I mentioned the prisoners to the two friendly settlers.
They nodded, as if it was quite normal to have four men bound and blindfolded
in the little garden. When I asked the 20-year-old about them, he shrugged
like the paratrooper. "They are not my prisoners," he said.
I walked round the corner of a building to the little
lawn upon which they were being questioned. A soldier was putting a new
pair of cuffs on one of the kneeling men. Another Palestinian was repeatedly
bowing his head before a door and his shoulders moved as if he was weeping.
None of it worried the soldiers. In their own unique
"war on terror", these prisoners were "terrorists". Indeed, another soldier
eating a plate of greens said that he thought "all the people down there"
were "terrorists".
In front of us a Merkava tank passed, roaring down
the hill below in a fog of blue smoke, its barrel gently swaying up and
down above its hull. "Tomorrow is going to be worse," the paratrooper said.
"This is only the beginning."
Had he been reading the newspapers? Or did he know
something I had missed? There are all kinds of rumours in the settlement
of Psagot; that the West Bank is going to be totally reoccupied, that the
Israelis intend to re-establish their so-called "Civil Administration",
that the Palestinian Authority will be dismantled and its leaders exiled.
The paratrooper's friend, a smiling sergeant who
dwarfed both of us, thought it a good idea. "My only question is why we
didn't do this weeks ago," he said. More troops arrived in more trucks
with their Galil assault rifles. Radio shacks were being erected, armoured
vehicles positioned above Ramallah. An officer asked what would happen
if this operation failed. He answered his own question: "Sharon will be
finished." Yes, you could not help feeling, something was coming.

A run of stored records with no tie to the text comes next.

File: config.mk
export PLATFORM = sky130hd
export DESIGN_NAME = dfsdt_adj
export DESIGN_NICKNAME = d
export VERILOG_FILES = /design/src/sv/dfsdt_pkg.sv /design/src/sv/dfsdt_adj.sv
export SDC_FILE = /design/constraint.sdc
export NUM_CORES = 2
export LEC_CHECK = 0
export BUFFER_PORTS_ARGS = -buffer_cell sky130_fd_sc_hd__buf_4
export CAP_MARGIN = 20
export CORE_ASPECT_RATIO = 0.75
export CORE_UTILIZATION = 64
export CTS_CLUSTER_DIAMETER = 150
export DETAILED_ROUTE_END_ITERATION = 10
export GPL_ROUTABILITY_DRIVEN = 0
export PLACE_DENSITY_LB_ADDON = 0.12
export SLEW_MARGIN = 40
export SYNTH_ARGS = -nofsm -noshare
export SYNTH_HDL_FRONTEND = slang
export SYNTH_SLANG_ARGS = --single-unit
File: constraint.sdc
create_clock -name clk -period 11.3 [get_ports clk]
set_input_delay 1.13 -clock clk [delete_from_list [all_inputs] [get_ports clk]]
set_output_delay 1.13 -clock clk [all_outputs]
set_load 0.02 [all_outputs]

On the road back to Jerusalem, I passed a rusting
old bus opposite Maale Adumim, its windows covered in wire. Hands were
gripping the wire and behind them, 20 or 30 faces stared through the mesh.
The Palestinian prisoners were silent, looking out at the massive Jewish
settlement, watching us, dark faces in shadow, guarded by a Jeep-load of
troops.
A few minutes later, I stopped to buy bread and
chocolate at a Palestinian grocery store in east Jerusalem. The shoppers
– men, for the most part, with just two veiled women – were standing below
the store's television set, plastic bags of food hanging from their hands.
Israeli television does not flinch in telling the truth about its own casualties.
"The toll so far appears to be 14 dead," the commentator announced. The
Palestinians of Jerusalem understand Hebrew. A camera aboard a helicopter
was scanning the roof of a Haifa restaurant, peeled back like a sardine
can by a Hamas suicide bomber's explosives. A boy shook his head but an
elderly man turned on him: "No," he said, pointing at the screen, "that's
the way to do it."
And I thought of a girl in Cambridge who is studying
the Crusades, and what a bloody business we agreed it all was. And how
religious wars tend to be the bloodiest of all.